Dr. Michael Baldassarre, Director of Special Education, appeared at the regular meeting to present the savings that his department has achieved in the current school year saying, “We have saved money by spending on programs.”

Baldassarre divided his presentation into two parts.  The first part focused on the savings that the Devens School has achieved for the local educational system.  Devens School operates out of a rented space on Church Street, and provides services to 53 special needs students, as well as 11 other districts so students who pay to the Everett School Department $383,383.36 for these services.  It was also noted that more than $100 per day is saved in transportation cost for the 53 students.  As a result of having the Devens School, Baldassarre pointed out while communities like Chelsea, Malden and Revere have seen large special-needs students increases in their Out of District Placements, Everett Schools show a substantial decrease going from 107 in 2013 to 78 in 2018. Baldassarre estimated the projected Devens School savings in this year alone to be more than $1.8 million.
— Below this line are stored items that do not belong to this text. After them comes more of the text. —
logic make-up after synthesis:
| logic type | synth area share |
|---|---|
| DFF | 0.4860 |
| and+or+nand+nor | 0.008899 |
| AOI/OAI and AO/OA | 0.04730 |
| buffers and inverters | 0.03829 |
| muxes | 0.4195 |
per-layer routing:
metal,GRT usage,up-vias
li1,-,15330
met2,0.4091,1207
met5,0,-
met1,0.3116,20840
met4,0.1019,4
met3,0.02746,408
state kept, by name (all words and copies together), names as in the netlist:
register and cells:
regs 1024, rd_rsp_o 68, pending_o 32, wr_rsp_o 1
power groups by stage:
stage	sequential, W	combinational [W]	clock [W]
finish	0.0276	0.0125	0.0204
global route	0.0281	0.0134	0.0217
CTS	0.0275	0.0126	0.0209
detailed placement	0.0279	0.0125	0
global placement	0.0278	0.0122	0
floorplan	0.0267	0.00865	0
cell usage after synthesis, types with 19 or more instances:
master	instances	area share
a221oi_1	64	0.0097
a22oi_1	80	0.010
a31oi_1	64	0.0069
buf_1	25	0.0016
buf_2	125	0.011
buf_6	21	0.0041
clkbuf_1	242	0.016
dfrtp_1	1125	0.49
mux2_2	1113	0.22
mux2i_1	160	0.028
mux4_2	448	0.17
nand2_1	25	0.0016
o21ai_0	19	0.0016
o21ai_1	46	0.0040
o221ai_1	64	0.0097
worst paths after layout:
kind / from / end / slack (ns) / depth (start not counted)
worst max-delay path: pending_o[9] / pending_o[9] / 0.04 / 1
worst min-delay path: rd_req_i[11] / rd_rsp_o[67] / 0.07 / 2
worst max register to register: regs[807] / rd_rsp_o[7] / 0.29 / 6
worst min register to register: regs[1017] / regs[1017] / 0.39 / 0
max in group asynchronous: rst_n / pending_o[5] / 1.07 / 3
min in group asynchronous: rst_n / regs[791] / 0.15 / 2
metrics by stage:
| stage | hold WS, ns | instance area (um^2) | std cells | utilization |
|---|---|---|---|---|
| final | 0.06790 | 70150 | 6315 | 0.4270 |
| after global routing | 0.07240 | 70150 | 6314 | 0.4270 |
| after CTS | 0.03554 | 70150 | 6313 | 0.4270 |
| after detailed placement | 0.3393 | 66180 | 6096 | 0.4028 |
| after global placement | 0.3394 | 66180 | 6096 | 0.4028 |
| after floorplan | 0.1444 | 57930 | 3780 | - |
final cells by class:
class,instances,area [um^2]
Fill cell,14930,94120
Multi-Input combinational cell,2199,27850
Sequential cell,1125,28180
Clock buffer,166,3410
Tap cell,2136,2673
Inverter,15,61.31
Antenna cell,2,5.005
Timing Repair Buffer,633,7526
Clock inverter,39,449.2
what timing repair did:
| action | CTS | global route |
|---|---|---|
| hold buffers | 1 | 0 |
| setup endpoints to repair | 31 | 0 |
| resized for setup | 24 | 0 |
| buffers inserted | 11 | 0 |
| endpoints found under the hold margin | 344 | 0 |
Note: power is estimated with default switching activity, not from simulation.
## config.mk

```make
export PLATFORM = sky130hd
export DESIGN_NAME = button_conditioner
export DESIGN_NICKNAME = d
export VERILOG_FILES = /design/src/rtl/button_conditioner.sv
export SDC_FILE = /design/constraint.sdc
export NUM_CORES = 1
export LEC_CHECK = 0
export CAP_MARGIN = 20
export CORE_MARGIN = 4
export CORE_UTILIZATION = 40
export DETAILED_ROUTE_END_ITERATION = 16
export PLACE_DENSITY_LB_ADDON = 0.08
export SLEW_MARGIN = 15
export SYNTH_ARGS = -nofsm -noshare
export SYNTH_HDL_FRONTEND = slang
export SYNTH_SLANG_ARGS = --single-unit
```

## constraint.sdc

```tcl
create_clock -name CLK -period 3.56 [get_ports CLK]
set_input_delay 0.712 -clock CLK [delete_from_list [all_inputs] [get_ports CLK]]
set_output_delay 0.712 -clock CLK [all_outputs]
set_load 0.02 [all_outputs]
```
### config.mk
export PLATFORM = sky130hd
export DESIGN_NAME = ac_err_sweep
export DESIGN_NICKNAME = d
export VERILOG_FILES = /design/src/rtl/ac_err_sweep.sv
export SDC_FILE = /design/constraint.sdc
export NUM_CORES = 1
export LEC_CHECK = 0
export CAP_MARGIN = 5
export CORE_ASPECT_RATIO = 1.5
export CORE_UTILIZATION = 61
export DETAILED_ROUTE_END_ITERATION = 8
export GPL_TIMING_DRIVEN = 0
export PLACE_DENSITY = 0.87
export SYNTH_ARGS = -nofsm -noshare
export SYNTH_HDL_FRONTEND = slang
export SYNTH_SLANG_ARGS = --single-unit
### constraint.sdc
create_clock -name clk -period 15.7 [get_ports clk]
set_input_delay 4.71 -clock clk [delete_from_list [all_inputs] [get_ports clk]]
set_output_delay 4.71 -clock clk [all_outputs]
set_load 0.01 [all_outputs]
### src/rtl/ac_err_sweep.sv
// ac_err_sweep: exhaustive accuracy sweep for 8x8 approximate multipliers.
// Drives all 65536 operand pairs, one per cycle, into an external multiplier.
// Compares each returned product with the exact a*b.
// Accumulates the error count, the sum of absolute errors and the worst-case error.
// Build option: define ERR_BIAS_EN to add the signed bias accumulator (sum_bias).
// When ERR_BIAS_EN is not defined, sum_bias is tied to zero.
module ac_err_sweep #(
  parameter int MUL_LAT = 0
) (
  input  logic        clk,
  input  logic        rst_n,
  input  logic        start,
  output logic [7:0]  mul_a,
  output logic [7:0]  mul_b,
  input  logic [15:0] mul_prod,
  output logic        busy,
  output logic        done,
  output logic [16:0] err_cnt,
  output logic [31:0] sum_ed,
  output logic [15:0] max_ed,
  output logic [32:0] sum_bias
);

  typedef enum logic [1:0] {
    IDLE  = 2'd0,
    SWEEP = 2'd1,
    DRAIN = 2'd2,
    DONE  = 2'd3
  } state_t;

  // DRAIN lasts MUL_LAT cycles; with MUL_LAT=0 it is never entered.
  localparam int          PW         = (MUL_LAT > 0) ? MUL_LAT : 1;
  localparam logic [15:0] DRAIN_LAST = 16'(PW - 1);

  state_t      state_reg;
  state_t      state_next;
  logic [15:0] cnt_reg;     // index of the pair currently on mul_a/mul_b
  logic [15:0] drain_reg;   // cycles spent in DRAIN so far
  logic        start_ok;    // start accepted at the coming edge

  // Tag entering the pipeline: is a pair presented, and what is its exact product
  logic        in_valid;
  logic [15:0] in_exact;
  // Tag aligned with the product now arriving on mul_prod
  logic        cmp_valid;
  logic [15:0] cmp_exact;
  logic [15:0] ed;

  assign in_valid = (state_reg == SWEEP);
  assign in_exact = {8'd0, mul_a} * {8'd0, mul_b};

  // State register
  always_ff @(posedge clk) begin
    if (!rst_n) begin
      state_reg <= IDLE;
    end else begin
      state_reg <= state_next;
    end
  end

  // Next-state logic and status outputs
  always_comb begin
    state_next = state_reg;
    busy       = 1'b0;
    done       = 1'b0;
    start_ok   = 1'b0;
    case (state_reg)
      IDLE: begin
        if (start) begin
          state_next = SWEEP;
          start_ok   = 1'b1;
        end
      end
      SWEEP: begin
        busy = 1'b1;
        if (cnt_reg == 16'hFFFF) begin
          state_next = (MUL_LAT > 0) ? DRAIN : DONE;
        end
      end
      DRAIN: begin
        busy = 1'b1;
        if (drain_reg == DRAIN_LAST) begin
          state_next = DONE;
        end
      end
      DONE: begin
        done = 1'b1;
        if (start) begin
          state_next = SWEEP;
          start_ok   = 1'b1;
        end
      end
      default: state_next = IDLE;
    endcase
  end

  // Operand generation: the operand registers load the next pair so that pair k
  // is on the bus during the k-th SWEEP cycle; after 16'hFFFF they simply hold.
  always_ff @(posedge clk) begin
    if (!rst_n) begin
      cnt_reg   <= 16'd0;
      mul_a     <= 8'd0;
      mul_b     <= 8'd0;
      drain_reg <= 16'd0;
    end else if (start_ok) begin
      cnt_reg   <= 16'd0;
      mul_a     <= 8'd0;
      mul_b     <= 8'd0;
      drain_reg <= 16'd0;
    end else if (state_reg == SWEEP) begin
      cnt_reg   <= cnt_reg + 16'd1;
      drain_reg <= 16'd0;
      if (cnt_reg != 16'hFFFF) begin
        {mul_a, mul_b} <= cnt_reg + 16'd1;
      end
    end else if (state_reg == DRAIN) begin
      drain_reg <= drain_reg + 16'd1;
    end
  end

  generate
    if (MUL_LAT == 0) begin : g_comb_mul
      assign cmp_valid = in_valid;
      assign cmp_exact = in_exact;
    end else begin : g_tag_pipe
      logic        vld_pipe   [MUL_LAT];
      logic [15:0] exact_pipe [MUL_LAT];

      // Tag pipeline: delays valid + exact product by MUL_LAT cycles
      always_ff @(posedge clk) begin
        if (!rst_n) begin
          for (int i = 0; i < MUL_LAT; i++) begin
            vld_pipe[i]   <= 1'b0;
            exact_pipe[i] <= 16'd0;
          end
        end else begin
          vld_pipe[0]   <= in_valid;
          exact_pipe[0] <= in_exact;
          for (int i = 1; i < MUL_LAT; i++) begin
            vld_pipe[i]   <= vld_pipe[i-1];
            exact_pipe[i] <= exact_pipe[i-1];
          end
        end
      end

      assign cmp_valid = vld_pipe[MUL_LAT-1];
      assign cmp_exact = exact_pipe[MUL_LAT-1];
    end
  endgenerate

  // Absolute error of the product arriving this cycle
  assign ed = (mul_prod >= cmp_exact) ? (mul_prod - cmp_exact) : (cmp_exact - mul_prod);

  // Error statistics; cleared on reset and on every accepted start
  always_ff @(posedge clk) begin
    if (!rst_n || start_ok) begin
      err_cnt <= 17'd0;
      sum_ed  <= 32'd0;
      max_ed  <= 16'd0;
    end else if (cmp_valid) begin
      if (ed != 16'd0) begin
        err_cnt <= err_cnt + 17'd1;
      end
      sum_ed <= sum_ed + {16'd0, ed};
      if (ed > max_ed) begin
        max_ed <= ed;
      end
    end
  end

`ifdef ERR_BIAS_EN
  logic [16:0] diff;
  logic [32:0] bias_reg;

  assign diff = {1'b0, mul_prod} - {1'b0, cmp_exact};

  // Signed bias accumulator, two's complement, same clearing as the other stats
  always_ff @(posedge clk) begin
    if (!rst_n || start_ok) begin
      bias_reg <= 33'd0;
    end else if (cmp_valid) begin
      bias_reg <= bias_reg + {{16{diff[16]}}, diff};
    end
  end

  assign sum_bias = bias_reg;
`else
  assign sum_bias = 33'd0;
`endif

endmodule
===== config.mk =====
export PLATFORM = sky130hd
export DESIGN_NAME = reg_file_2r1w_flat
export DESIGN_NICKNAME = d
export VERILOG_FILES = /design/src/rtl/reg_file_2r1w_pkg.sv /design/src/rtl/reg_file_2r1w_if.sv /design/src/rtl/reg_file_2r1w_word.sv /design/src/rtl/reg_file_2r1w.sv /design/src/flat_wrapper.sv
export SDC_FILE = /design/constraint.sdc
export NUM_CORES = 1
export LEC_CHECK = 0
export BUFFER_PORTS_ARGS = -buffer_cell sky130_fd_sc_hd__clkbuf_2
export CAP_MARGIN = 20
export CORE_ASPECT_RATIO = 1.4
export CORE_MARGIN = 1.5
export CORE_UTILIZATION = 48
export CTS_CLUSTER_DIAMETER = 40
export DETAILED_ROUTE_END_ITERATION = 7
export GPL_TIMING_DRIVEN = 0
export PLACE_DENSITY = 0.62
export SETUP_SLACK_MARGIN = 0.05
export SLEW_MARGIN = 20
export SYNTH_ARGS = -nofsm -noshare
export SYNTH_HDL_FRONTEND = slang
export SYNTH_SLANG_ARGS = --single-unit

===== constraint.sdc =====
create_clock -name clk -period 4.1 [get_ports clk]
set_clock_uncertainty 0.05 [all_clocks]
set_input_delay 0.41 -clock clk [delete_from_list [all_inputs] [get_ports clk]]
set_output_delay 0.41 -clock clk [all_outputs]
set_load 0.005 [all_outputs]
In the second part of the presentation, Baldassarre pointed out that today mental health services are available to more than 400 Everett students as compared to only 100 students in 2015 and treatments are available at more times other than just during the school day.

Baldassarre pointed out that last year Everett Schools employed 10 full-time members to provide these services and in this year, the program has been outsourced to the Eliot Clinicians operating out of the Umana Center on Ferry Street.  A major benefit to the students using these services is that the student waiting list and two-month-period to be seen has disappeared as students are now receiving services on a walk-in basis.  He estimated the savings in three years to be more than $600,000.  He also noted that by including the services that students need in their Individual Educational Plan, state reimbursement from Medicaid has gone from $800,000 to more than $1.5 million for this year.

After the meeting, Superintendent Frederick Foresteire said,” Dr. Baldassarre and his staff have really upgraded the services that we provide and as demands get greater on the school system, they have kept ahead of it.”